START Record extracts
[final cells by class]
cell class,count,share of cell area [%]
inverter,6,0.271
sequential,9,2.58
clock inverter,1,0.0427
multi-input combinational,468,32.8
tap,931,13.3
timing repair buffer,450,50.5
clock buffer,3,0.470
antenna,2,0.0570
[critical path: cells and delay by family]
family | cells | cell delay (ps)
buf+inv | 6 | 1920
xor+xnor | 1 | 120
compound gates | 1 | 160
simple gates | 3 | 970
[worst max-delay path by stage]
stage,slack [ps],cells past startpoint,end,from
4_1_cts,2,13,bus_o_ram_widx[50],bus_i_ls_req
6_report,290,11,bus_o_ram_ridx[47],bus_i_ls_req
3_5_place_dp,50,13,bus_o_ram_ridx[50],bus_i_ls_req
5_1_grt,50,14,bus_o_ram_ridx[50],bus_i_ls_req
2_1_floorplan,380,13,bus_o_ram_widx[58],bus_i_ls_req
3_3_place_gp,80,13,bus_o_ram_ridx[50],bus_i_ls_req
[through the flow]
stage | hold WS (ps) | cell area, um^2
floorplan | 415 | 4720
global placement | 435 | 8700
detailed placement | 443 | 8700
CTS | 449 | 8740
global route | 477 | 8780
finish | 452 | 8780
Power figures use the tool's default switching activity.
$ cat src/rtl/config_readback_pkg.sv
// Shared constants, state encoding and sizing helper for the
// config latch array readback engine and its loader.
package config_readback_pkg;

  localparam logic [3:0] ADDR_LO  = 4'h0;
  localparam logic [3:0] ADDR_HI  = 4'h4;
  localparam logic [3:0] ADDR_CMD = 4'h8;
  localparam logic [3:0] ADDR_SIG = 4'hC;

  localparam int CMD_SCAN_BIT = 8;

  localparam int ST_BUSY    = 0;
  localparam int ST_ERR     = 1;
  localparam int ST_DONE    = 2;
  localparam int ST_ROW_LSB = 8;

  typedef enum logic [1:0] {
    IDLE,
    SELECT,
    SAMPLE,
    DONE
  } rb_state_e;

  function automatic int idx_bits(input int depth);
    return (depth > 16) ? 5 : (depth > 8) ? 4 : 3;
  endfunction

endpackage

$ cat src/rtl/config_readback_if.sv
// Peripheral bus bundle: write/read strobes, address, data,
// registered read data and its one-cycle ready pulse.
interface config_readback_if;

  logic        write_req;
  logic        read_req;
  logic [3:0]  address;
  logic [31:0] data_in;
  logic [31:0] data_out;
  logic        data_ready;

  modport master (
    output write_req, read_req, address, data_in,
    input  data_out, data_ready
  );

  modport slave (
    input  write_req, read_req, address, data_in,
    output data_out, data_ready
  );

endinterface

$ cat src/rtl/config_readback_signature.sv
// Rotate-XOR signature: clear, step, 1-cycle update.
// Ports: clk, rst, clear, step, row (WIDTH), sig (32).
module config_readback_signature #(
  parameter int WIDTH = 64
) (
  input  logic             clk,
  input  logic             rst,
  input  logic             clear,
  input  logic             step,
  input  logic [WIDTH-1:0] row,
  output logic [31:0]      sig
);

  logic [31:0] hi_ext;

  assign hi_ext = 32'(row[WIDTH-1:32]);

  always_ff @(posedge clk) begin
    if (rst) begin
      sig <= '0;
    end else if (clear) begin
      sig <= '0;
    end else if (step) begin
      sig <= {sig[30:0], sig[31]}
           ^ row[31:0] ^ hi_ext;
    end
  end

endmodule

$ cat src/rtl/config_readback.sv
// Config latch readback: row/scan capture, shadow, signature.
// Ports: clk, rst, bus (slave), row_sel, row_rd_en, row_data.
module config_readback
  import config_readback_pkg::*;
#(
  parameter  int DEPTH    = 8,
  parameter  int WIDTH    = 64,
  localparam int IDX_BITS = idx_bits(DEPTH)
) (
  input  logic                clk,
  input  logic                rst,
  config_readback_if.slave    bus,
  output logic [IDX_BITS-1:0] row_sel,
  output logic                row_rd_en,
  input  logic [WIDTH-1:0]    row_data
);

  rb_state_e state_q, state_d;

  logic [IDX_BITS-1:0] cur_row;
  logic                scan_q;
  logic                err_q;
  logic                done_q;
  logic [WIDTH-1:0]    shadow;
  logic [31:0]         sig;

  logic busy;
  logic cmd_wr;
  logic cmd_scan;
  logic cmd_bad;
  logic cmd_ok;
  logic more_rows;

  logic        pend_q;
  logic [3:0]  pend_addr;
  logic        serve_pend;
  logic        rd_stall;
  logic [3:0]  rd_addr;
  logic [31:0] rd_word;
  logic [31:0] status;

  logic unused_data_in;

  assign unused_data_in = ^{bus.data_in[31:9],
                            bus.data_in[7:5]};

  assign busy     = (state_q != IDLE);
  assign cmd_wr   = bus.write_req && !busy &&
                    (bus.address == ADDR_CMD);
  assign cmd_scan = bus.data_in[CMD_SCAN_BIT];
  assign cmd_bad  = !cmd_scan &&
                    ({27'b0, bus.data_in[4:0]} >= DEPTH);
  assign cmd_ok   = cmd_wr && !cmd_bad;
  assign more_rows = scan_q && (cur_row != '0);
  assign row_sel  = cur_row;

  always_ff @(posedge clk) begin
    if (rst) state_q <= IDLE;
    else     state_q <= state_d;
  end

  always_comb begin
    state_d   = state_q;
    row_rd_en = 1'b0;
    unique case (state_q)
      IDLE:   if (cmd_ok) state_d = SELECT;
      SELECT: begin
        row_rd_en = 1'b1;
        state_d   = SAMPLE;
      end
      SAMPLE: state_d = more_rows ? SELECT : DONE;
      DONE:   state_d = IDLE;
      default: state_d = IDLE;
    endcase
  end

  always_ff @(posedge clk) begin
    if (rst) begin
      cur_row <= '0;
      scan_q  <= 1'b0;
      err_q   <= 1'b0;
      done_q  <= 1'b0;
      shadow  <= '0;
    end else begin
      if (cmd_wr) begin
        if (cmd_bad) begin
          err_q <= 1'b1;
        end else begin
          err_q   <= 1'b0;
          done_q  <= 1'b0;
          scan_q  <= cmd_scan;
          cur_row <= cmd_scan ? IDX_BITS'(DEPTH - 1)
                              : bus.data_in[IDX_BITS-1:0];
        end
      end
      if (state_q == SAMPLE) begin
        shadow <= row_data;
        if (more_rows) cur_row <= cur_row - IDX_BITS'(1);
      end
      if (state_q == DONE) done_q <= 1'b1;
    end
  end

  config_readback_signature #(
    .WIDTH (WIDTH)
  ) u_sig (
    .clk   (clk),
    .rst   (rst),
    .clear (cmd_ok && cmd_scan),
    .step  ((state_q == SAMPLE) && scan_q),
    .row   (row_data),
    .sig   (sig)
  );

  always_comb begin
    status = '0;
    status[ST_BUSY] = busy;
    status[ST_ERR]  = err_q;
    status[ST_DONE] = done_q;
    status[ST_ROW_LSB +: 5] = 5'(cur_row);
  end

  // A parked read is answered on the first idle cycle;
  // it takes the mux ahead of any new request.
  assign serve_pend = pend_q && !busy;
  assign rd_addr    = serve_pend ? pend_addr
                                 : bus.address;
  assign rd_stall   = (bus.address == ADDR_LO) ||
                      (bus.address == ADDR_HI) ||
                      (bus.address == ADDR_SIG);

  always_comb begin
    rd_word = '0;
    unique case (1'b1)
      rd_addr == ADDR_LO:  rd_word = shadow[31:0];
      rd_addr == ADDR_HI:  rd_word = 32'(shadow[WIDTH-1:32]);
      rd_addr == ADDR_CMD: rd_word = status;
      rd_addr == ADDR_SIG: rd_word = sig;
      default:             rd_word = '0;
    endcase
  end

  always_ff @(posedge clk) begin
    if (rst) begin
      pend_q         <= 1'b0;
      pend_addr      <= '0;
      bus.data_out   <= '0;
      bus.data_ready <= 1'b0;
    end else begin
      bus.data_ready <= 1'b0;
      if (serve_pend) begin
        bus.data_out   <= rd_word;
        bus.data_ready <= 1'b1;
        pend_q         <= 1'b0;
      end else if (bus.read_req) begin
        if (busy && rd_stall) begin
          if (!pend_q) begin
            pend_q    <= 1'b1;
            pend_addr <= bus.address;
          end
        end else begin
          bus.data_out   <= rd_word;
          bus.data_ready <= 1'b1;
        end
      end
    end
  end

endmodule

$ cat src/flat_wrapper.sv
// flat-port wrapper written by rule: the top's interface ports become plain ports
module config_readback_flat import config_readback_pkg::*;
#(
  parameter  int DEPTH    = 8,
  parameter  int WIDTH    = 64,
  localparam int IDX_BITS = idx_bits(DEPTH)
)
  (clk, rst, row_sel, row_rd_en, row_data, bus_write_req, bus_read_req, bus_address, bus_data_in, bus_data_out, bus_data_ready);
  config_readback_if bus_i ();
  input  logic clk;
  input  logic rst;
  output logic [IDX_BITS-1:0] row_sel;
  output logic row_rd_en;
  input  logic [WIDTH-1:0] row_data;
  input wire logic [$bits(bus_i.write_req)-1:0] bus_write_req;
  input wire logic [$bits(bus_i.read_req)-1:0] bus_read_req;
  input wire logic [$bits(bus_i.address)-1:0] bus_address;
  input wire logic [$bits(bus_i.data_in)-1:0] bus_data_in;
  output wire logic [$bits(bus_i.data_out)-1:0] bus_data_out;
  output wire logic [$bits(bus_i.data_ready)-1:0] bus_data_ready;
  assign bus_i.write_req = bus_write_req;
  assign bus_i.read_req = bus_read_req;
  assign bus_i.address = bus_address;
  assign bus_i.data_in = bus_data_in;
  assign bus_data_out = bus_i.data_out;
  assign bus_data_ready = bus_i.data_ready;
  config_readback #(.DEPTH(DEPTH), .WIDTH(WIDTH)) u_core (.clk(clk), .rst(rst), .bus(bus_i), .row_sel(row_sel), .row_rd_en(row_rd_en), .row_data(row_data));
endmodule
$ cat config.mk
export PLATFORM = sky130hd
export DESIGN_NAME = config_readback_flat
export DESIGN_NICKNAME = d
export VERILOG_FILES = /design/src/rtl/config_readback_pkg.sv /design/src/rtl/config_readback_if.sv /design/src/rtl/config_readback_signature.sv /design/src/rtl/config_readback.sv /design/src/flat_wrapper.sv
export SDC_FILE = /design/constraint.sdc
export NUM_CORES = 1
export LEC_CHECK = 0
export ABC_AREA = 0
export BUFFER_PORTS_ARGS = -buffer_cell sky130_fd_sc_hd__buf_2
export CAP_MARGIN = 0
export CORE_AREA = 10 10 120 122
export DETAILED_ROUTE_END_ITERATION = 7
export DIE_AREA = 0 0 130 132
export PLACE_DENSITY = 0.79
export SLEW_MARGIN = 20
export SYNTH_ARGS = -nofsm -noshare
export SYNTH_HDL_FRONTEND = slang
export SYNTH_SLANG_ARGS = --single-unit
$ cat constraint.sdc
create_clock -name clk -period 3.91 [get_ports clk]
set_clock_uncertainty 0.15 [all_clocks]
set_input_delay 0.782 -clock clk [delete_from_list [all_inputs] [get_ports clk]]
set_output_delay 0.782 -clock clk [all_outputs]
set_load 0.02 [all_outputs]
--- src/rtl/ch4_envelope.sv ---
// Channel 4 volume envelope: vol register and period counter, stepped by tick_env.
// One clk from trigger/tick to new vol; no backpressure, pulses are always accepted.
module ch4_envelope
  import ch4_pkg::*;
(
  input  logic       clk,
  input  logic       apu_reset,
  input  logic       trigger,
  input  logic       tick_env,
  input  logic [7:0] nr42,
  output logic [3:0] vol
);

  env_t       cfg;
  logic [2:0] env_cnt;
  logic       halted;

  assign cfg = env_t'(nr42);

  always_ff @(posedge clk) begin
    if (apu_reset) begin
      vol     <= 4'd0;
      env_cnt <= 3'd0;
      halted  <= 1'b0;
    end else if (trigger) begin
      vol     <= cfg.vol;
      env_cnt <= cfg.period;
      halted  <= 1'b0;
    end else if (tick_env && (cfg.period != 3'd0) && !halted) begin
      // A count of 0 here means the period was changed from 0; treat it as due.
      if (env_cnt <= 3'd1) begin
        env_cnt <= cfg.period;
        if (cfg.dir) begin
          if (vol == 4'hF) halted <= 1'b1;
          else             vol    <= vol + 4'd1;
        end else begin
          if (vol == 4'h0) halted <= 1'b1;
          else             vol    <= vol - 4'd1;
        end
      end else begin
        env_cnt <= env_cnt - 3'd1;
      end
    end
  end

endmodule
==> src/rtl/pc_ctrl_if.sv <==
// Front-end control bus between the decode latch and the PC controller.
// master drives decode/hazard info, slave returns fetch address and status.
interface pc_ctrl_if;
    logic [15:0] instr;
    logic        branch_taken;
    logic [15:0] jr_addr;
    logic        stall;
    logic [15:0] pc;
    logic [15:0] link_addr;
    logic        flush;
    logic        halted;

    modport master (
        output instr, branch_taken, jr_addr, stall,
        input  pc, link_addr, flush, halted
    );

    modport slave (
        input  instr, branch_taken, jr_addr, stall,
        output pc, link_addr, flush, halted
    );
endinterface

==> src/rtl/pc_ctrl.sv <==
// WISC front-end PC/redirect controller.
// Selects next fetch address, squashes wrong-path decode, freezes on HLT.
module pc_ctrl #(
    parameter logic [15:0] RESET_PC = 16'h0000
) (
    input  logic      clk,
    input  logic      rst,
    pc_ctrl_if.slave  bus
);
    localparam logic [3:0] OP_B   = 4'hC;
    localparam logic [3:0] OP_JAL = 4'hD;
    localparam logic [3:0] OP_JR  = 4'hE;
    localparam logic [3:0] OP_HLT = 4'hF;

    typedef enum logic [1:0] {
        FLUSH = 2'd0,
        RUN   = 2'd1,
        HALT  = 2'd2
    } state_t;

    state_t      state;
    state_t      state_nxt;
    logic [15:0] pc_q;
    logic [15:0] pc_nxt;
    logic [15:0] id_pc;
    logic [15:0] id_pc_nxt;

    logic [3:0]  opcode;
    logic        is_b;
    logic        is_jal;
    logic        is_jr;
    logic        is_hlt;
    logic        redirect;
    logic [15:0] id_pc_inc;
    logic [15:0] b_off;
    logic [15:0] jal_off;
    logic [15:0] target;

    assign opcode    = bus.instr[15:12];
    assign is_b      = (opcode == OP_B);
    assign is_jal    = (opcode == OP_JAL);
    assign is_jr     = (opcode == OP_JR);
    assign is_hlt    = (opcode == OP_HLT);
    assign redirect  = (is_b && bus.branch_taken) || is_jal || is_jr;

    assign id_pc_inc = id_pc + 16'd1;
    assign b_off     = {{8{bus.instr[7]}}, bus.instr[7:0]};
    assign jal_off   = {{4{bus.instr[11]}}, bus.instr[11:0]};

    always_comb begin
        target = bus.jr_addr;
        unique case (1'b1)
            is_b:    target = id_pc_inc + b_off;
            is_jal:  target = id_pc_inc + jal_off;
            default: target = bus.jr_addr;
        endcase
    end

    always_ff @(posedge clk) begin
        if (rst) begin
            pc_q  <= RESET_PC;
            id_pc <= RESET_PC;
            state <= FLUSH;
        end else begin
            pc_q  <= pc_nxt;
            id_pc <= id_pc_nxt;
            state <= state_nxt;
        end
    end

    // stall freezes everything; deferred actions re-evaluate when it drops
    always_comb begin
        pc_nxt    = pc_q;
        id_pc_nxt = id_pc;
        state_nxt = state;
        if (!bus.stall) begin
            unique case (state)
                FLUSH: begin
                    id_pc_nxt = pc_q;
                    pc_nxt    = pc_q + 16'd1;
                    state_nxt = RUN;
                end
                RUN: begin
                    if (is_hlt) begin
                        state_nxt = HALT;
                    end else if (redirect) begin
                        pc_nxt    = target;
                        state_nxt = FLUSH;
                    end else begin
                        id_pc_nxt = pc_q;
                        pc_nxt    = pc_q + 16'd1;
                    end
                end
                HALT: begin
                    state_nxt = HALT;
                end
                default: begin
                    state_nxt = FLUSH;
                end
            endcase
        end
    end

    assign bus.pc        = pc_q;
    assign bus.link_addr = id_pc_inc;
    assign bus.flush     = (state == FLUSH);
    assign bus.halted    = (state == HALT);
endmodule

==> src/flat_wrapper.sv <==
// flat-port wrapper written by rule: the top's interface ports become plain ports
module pc_ctrl_flat 
#(
    parameter logic [15:0] RESET_PC = 16'h0000
)
  (clk, rst, bus_instr, bus_branch_taken, bus_jr_addr, bus_stall, bus_pc, bus_link_addr, bus_flush, bus_halted);
  pc_ctrl_if bus_i ();
  input  logic clk;
  input  logic rst;
  input wire logic [$bits(bus_i.instr)-1:0] bus_instr;
  input wire logic [$bits(bus_i.branch_taken)-1:0] bus_branch_taken;
  input wire logic [$bits(bus_i.jr_addr)-1:0] bus_jr_addr;
  input wire logic [$bits(bus_i.stall)-1:0] bus_stall;
  output wire logic [$bits(bus_i.pc)-1:0] bus_pc;
  output wire logic [$bits(bus_i.link_addr)-1:0] bus_link_addr;
  output wire logic [$bits(bus_i.flush)-1:0] bus_flush;
  output wire logic [$bits(bus_i.halted)-1:0] bus_halted;
  assign bus_i.instr = bus_instr;
  assign bus_i.branch_taken = bus_branch_taken;
  assign bus_i.jr_addr = bus_jr_addr;
  assign bus_i.stall = bus_stall;
  assign bus_pc = bus_i.pc;
  assign bus_link_addr = bus_i.link_addr;
  assign bus_flush = bus_i.flush;
  assign bus_halted = bus_i.halted;
  pc_ctrl #(.RESET_PC(RESET_PC)) u_core (.clk(clk), .rst(rst), .bus(bus_i));
endmodule
==> config.mk <==
export PLATFORM = sky130hd
export DESIGN_NAME = pc_ctrl_flat
export DESIGN_NICKNAME = d
export VERILOG_FILES = /design/src/rtl/pc_ctrl_if.sv /design/src/rtl/pc_ctrl.sv /design/src/flat_wrapper.sv
export SDC_FILE = /design/constraint.sdc
export NUM_CORES = 1
export LEC_CHECK = 0
export CORE_UTILIZATION = 50
export DETAILED_ROUTE_END_ITERATION = 7
export GPL_ROUTABILITY_DRIVEN = 0
export PLACE_DENSITY_LB_ADDON = 0.1
export SLEW_MARGIN = 10
export SYNTH_ARGS = -nofsm -noshare
export SYNTH_HDL_FRONTEND = slang
export SYNTH_SLANG_ARGS = --single-unit
==> constraint.sdc <==
create_clock -name clk -period 4 [get_ports clk]
set_input_delay 0.4 -clock clk [delete_from_list [all_inputs] [get_ports clk]]
set_output_delay 0.4 -clock clk [all_outputs]
set_load 0.005 [all_outputs]
# Word level (Yosys, flattened, before mapping)
# Cells that the tools add are included.
# word_totals
regBits	34
word_cells	35
# classes
add_sub_neg	4
n_eq_ne	9
muxes	10
bitwise	1
n_reduce_logical	8
# ops
op	count
$pmux 16 s2	3
$mux 16	4
$add 16x1->16 const B	2
$add 16x16->16	2
$eq 4x4->1 const B	4
$pmux 2 s3	1
$mux 2	2
$ne 2x2->1 const B	2
$reduce_and 4->1	1
$ne 3x1->1 const B	1
$reduce_and 3->1	1
$eq 2x1->1 const B	1
$eq 2x2->1 const B	1
$logic_not 2->1	1
$logic_or 1x1->1	2
$reduce_and 2->1	1
$reduce_bool 2->1	1
$logic_and 1x1->1	1
$not 1->1	1

# Logic depth before layout (Yosys ltp)
# depth
word_depth	7
depth_mapped	13
depth_no_buf	13

# Worst setup path before layout
# No wires, ideal clock.
# synth_path
path_kind	register -> register
start	reg u_core.id_pc[0]
end	reg u_core.pc_q[15], in the netlist u_core.bus.pc[15]
setup_time_ps	80
t_arrival_ps	2880
required_time_ps	3920
setup_slack_ps	1040
stages_incl_launch_ff	14
path_buffers	0
period_less_slack_ps	2960
path_cell_list	dfxtp_1 ha_1 nand4_1 nor2_1 xor2_1 ha_1 a21o_1 a21oi_1 o31ai_1 maj3_1 a31oi_2 o2111ai_2 xnor2_1 a211oi_2
# synth_between
elab_chain_len	6
elab_cells_between_ends	7
classes_between	3 x add/sub; 4 x mux
# synth_lines
item	line_no	text
from (decl)	pc_ctrl.sv:25	logic [15:0] id_pc;
from (signal assigned)	pc_ctrl.sv:66	id_pc <= id_pc_nxt;
$add 16x1->16 *	pc_ctrl.sv:46	assign id_pc_inc = id_pc + 16'd1;
net bus_link_addr[6]	flat_wrapper.sv:15	output wire logic [$bits(bus_i.link_addr)-1:0] bus_link_addr;
$add 16x16->16 (on tied branches)	pc_ctrl.sv:54, pc_ctrl.sv:53	
$pmux 16 s2 *	pc_ctrl.sv:52	unique case (1'b1)
$mux 16 *	pc_ctrl.sv:86	end else if (redirect) begin
$mux 16 *	pc_ctrl.sv:84	if (is_hlt) begin
$pmux 16 s2 *	pc_ctrl.sv:77	unique case (state)
to (signal assigned)	pc_ctrl.sv:65	pc_q <= pc_nxt;
to (decl)	pc_ctrl.sv:23	logic [15:0] pc_q;
# The timed path passes the listed nets; every way through them passes the cells marked *. The select of a mux whose other input is x is not followed.
# A chain may end at the register's enable or synchronous reset.

# Final worst setup path
# layout_path
start	reg u_core.id_pc[0]
end	reg u_core.pc_q[15], in the netlist u_core.bus.pc[15]
# layout_between
elab_chain_len	6
elab_cells_between_ends	7
classes_between	3 x add/sub; 4 x mux
# layout_lines
item	line_no
$add 16x1->16 *	pc_ctrl.sv:46
$add 16x16->16 (on tied branches)	pc_ctrl.sv:54, pc_ctrl.sv:53
$pmux 16 s2 *	pc_ctrl.sv:52
$mux 16 *	pc_ctrl.sv:86
$mux 16 *	pc_ctrl.sv:84
$pmux 16 s2 *	pc_ctrl.sv:77
# Mark *: on every way between the ends. The rest lies on a longest branch, timed or not. The select of a mux whose other input is x is not followed.

==> results.cfg <==
[route]
vias_per_cell = 5.778
finalWirelength_mm = 8.250
drc = 0
num_vias = 3051
ant_nets = 0
wl_per_cell_um = 15.63
dr.pass1.iters = 5
drtIter0Drc = 219

[grt]
grt_start_max_net_pins = 34
grt.total_usage = 0.2847
grt_pass1_wl_mm = 13.56
antenna_found_initial = 0
grt_pass1_vias = 2804
gr-total-overflow = 0

[sta]
fin_crit_sh = 0.8280
hold_slack_ns = 0.4721
rsz0062_at_grt = no
setup_viol = 0
max_freq_mhz = 301.9
slew_headroom = 0.4876
hold_violations = 0
fin_setup_tns_ns = 0
slew_violations = 0
worstMarginPinSlew_ns = 0.7663
fin_skew_ns = 0.005002
fin_ws_ns = 0.6881
fin_crit_ns = 3.312

[clocking]
cts_hold_buf = 0
cts_inserted_buffers = 5
cts.path.max_buffers = 2
cts_tree = built
post_cts_buffers = 0
htree_levels = 2
cts_sinks = 34
cts_root_buffer = clkbuf_8
cts_resized = 0
clock_latency_ns = 0.28
clkTransAtPathRegs_ns = 0.07

[setup_path]
crit_start = u_core.id_pc[0]
startpoint_type = flop
worstPathMaxFanout = 5
cpMostUsedCell = ha_1
slowest_delay_ns = 0.42
worst-setup-path-type = reg -> reg
cp_top_family = compound AO/OA/AOI/OAI gates
r2r_start = u_core.id_pc[0]
crit_chain = ha_1 > nand4_1 > nor2_1 > xor2_1 > ha_1 > a21o_1 > a21oi_1 > o31ai_1 > maj3_1 > a31oi_2 > o2111ai_2 > xnor2_1 > a211oi_2
crit_buf_inv = 0
cp.arrival_ns = 3.52
critPathCaptureType = flop
critPathSlowestCell = maj3_1
worstPathRequired_ns = 4.21

[pwr]
p_clk_frac = 0.365
peakVddDrop_uv = 247.2
netSwitchingPower_w = 0.0002178
power_frac_seq = 0.425
power_density_mw_per_mm2 = 224.9
power.total_w = 0.0008368
power.internal_w = 0.0006190
p_leak_nw = 1.362
swShare = 0.2603
comb_power_share = 0.210

[synthesis]
synthFlopType = dfxtp_1
ys_seq_elements = 34
synth-edff-count = 0
synth_area_leaders = dfxtp_1 24%, a21oi_1 9.3%, nand2_1 9.1%
yosysWarnings = 0
synth_nets = 444
synth_top_family_by_area = compound AO/OA/AOI/OAI gates
synth_top_area_cell = dfxtp_1
synth-compound-area-share = 0.2732
yosysTopAreaCellShare = 0.2398
ys_types = 60
yosys.area_share.simple = 0.2490
syn_avg_cell_area_um2 = 7.279
synth_xor_area_frac = 0.1036
synthArstFlopShare = 0
synth_fa_ha_area_frac = 0.08550
syn_inst = 390
synth-seq-area-share = 0.2398
syn_area_mm2 = 0.002839
synthMuxAreaShare = 0.007492

[final_layout]
syn2layout_area_growth_pct = 31.07
diodes = 0
fillCellCount = 481
mostFrequentLayoutCells = 69 x nand2_1, 69 x clkdlybuf4s50_1, 53 x a21oi_1, 34 x dfxtp_1, 27 x nor2_1
finalNonFillerCells = 528
drive_above_1_share = 0.07456
nNetsFinal = 509

[place]
hpwl_mm = 6.217
pre_cts_ws_ns = 0.7378
place_inst = 520
port-buffer-count = 69

[floorplan]
die_w_um = 77.35
start_util = 0.5187
ios = 70
dieArea_mm2 = 0.005983
die_height_um = 77.35
design.core.area_mm2 = 0.005473
num_rows = 27

[run_status]
status = completed

[hold_path]
hold_start = u_core.id_pc[13]
hp-class = reg -> reg

[job]
maxCapViolCount = 0
## power groups by stage
stage | Clock, W | Combinational (W) | Sequential (W)
after floorplan | 0 | 0.0000959 | 0.000360
after global placement | 0 | 0.000172 | 0.000363
after detailed placement | 0 | 0.000173 | 0.000363
after CTS | 0.000309 | 0.000175 | 0.000355
after global routing | 0.000322 | 0.000193 | 0.000356
final | 0.000305 | 0.000176 | 0.000355
## cells by family after synthesis
logic type      after synthesis
buf+inv                      30
flops                        34
mux                           2
fa+ha+maj                    19
compound gates              123
xor+xnor                     31
simple gates                151
## tightest hold or removal path, stage by stage, from the launching register on
cell	delay [ns]
dfxtp_1	0.31
nand2_1	0.05
a21oi_1	0.06
## area by class of cell
class,count,area [um^2],area share
inverter,10,37.54,0.01009
sequential,34,680.7,0.1829
timing repair buffer,78,758.2,0.2038
tap,72,90.09,0.02421
multi-input combinational,326,2048,0.5504
clock buffer,7,76.32,0.02051
clock inverter,1,30.03,0.008070
## through the flow
stage | instance area [um^2] | util
floorplan | 2839 | -
global placement | 3615 | 0.6605
detailed placement | 3615 | 0.6605
CTS | 3721 | 0.6799
finish | 3721 | 0.6799
global route | 3721 | 0.6799
## worst paths after layout
path | depth (start not counted) | slack, ns | endpoint
max reg2reg | 13 | 0.69 | u_core.bus.pc[15]
max | 13 | 0.69 | u_core.bus.pc[15]
min reg2reg | 2 | 0.47 | u_core.id_pc[13]
min | 2 | 0.47 | u_core.id_pc[13]
## layer usage
layer	GRT usage	vias to the layer above	routed length [um]
met1	0.4130	1371	3908
met4	0.08302	0	127
li1	-	1529	-
met5	0	-	0
met2	0.4416	142	3580
met3	0.03176	9	635
## state kept, by name (all words and copies together), names as in the netlist
register,flops
u_core.bus.pc,16
u_core.id_pc,16
u_core.state,2
## cells in the mapped netlist (2+ instances only)
library cell  count
a211oi_1          2
inv_1            10
a211oi_2          2
o31ai_1           2
nand2_1          69
clkbuf_1         16
a21o_1            2
nor2_1           27
o211ai_1          7
nor3_1            9
a311oi_1          2
xor2_2            2
ha_1             17
dfxtp_1          34
xor2_1            8
a31o_2            4
o21a_1            5
a31oi_1           4
and2_1            3
buf_1             2
o21ai_0          21
a21oi_1          53
nand3_1          16
nand3b_1          3
nand4_1           6
o21bai_1          4
or3_1             2
xnor2_1          20
and3_1            4
nor4_1            4
Note: power is estimated with default switching activity, not from simulation.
END Record extracts
• **What to do**:
Look above for the line holding "bus_link_addr, bus_flush, bus_halted);". Print it and every line after it, exactly, through the line holding "input wire logic [$bits(bus_i.jr_addr)-1:0]".

• **Reply**:
  (clk, rst, bus_instr, bus_branch_taken, bus_jr_addr, bus_stall, bus_pc, bus_link_addr, bus_flush, bus_halted);
  pc_ctrl_if bus_i ();
  input  logic clk;
  input  logic rst;
  input wire logic [$bits(bus_i.instr)-1:0] bus_instr;
  input wire logic [$bits(bus_i.branch_taken)-1:0] bus_branch_taken;
  input wire logic [$bits(bus_i.jr_addr)-1:0] bus_jr_addr;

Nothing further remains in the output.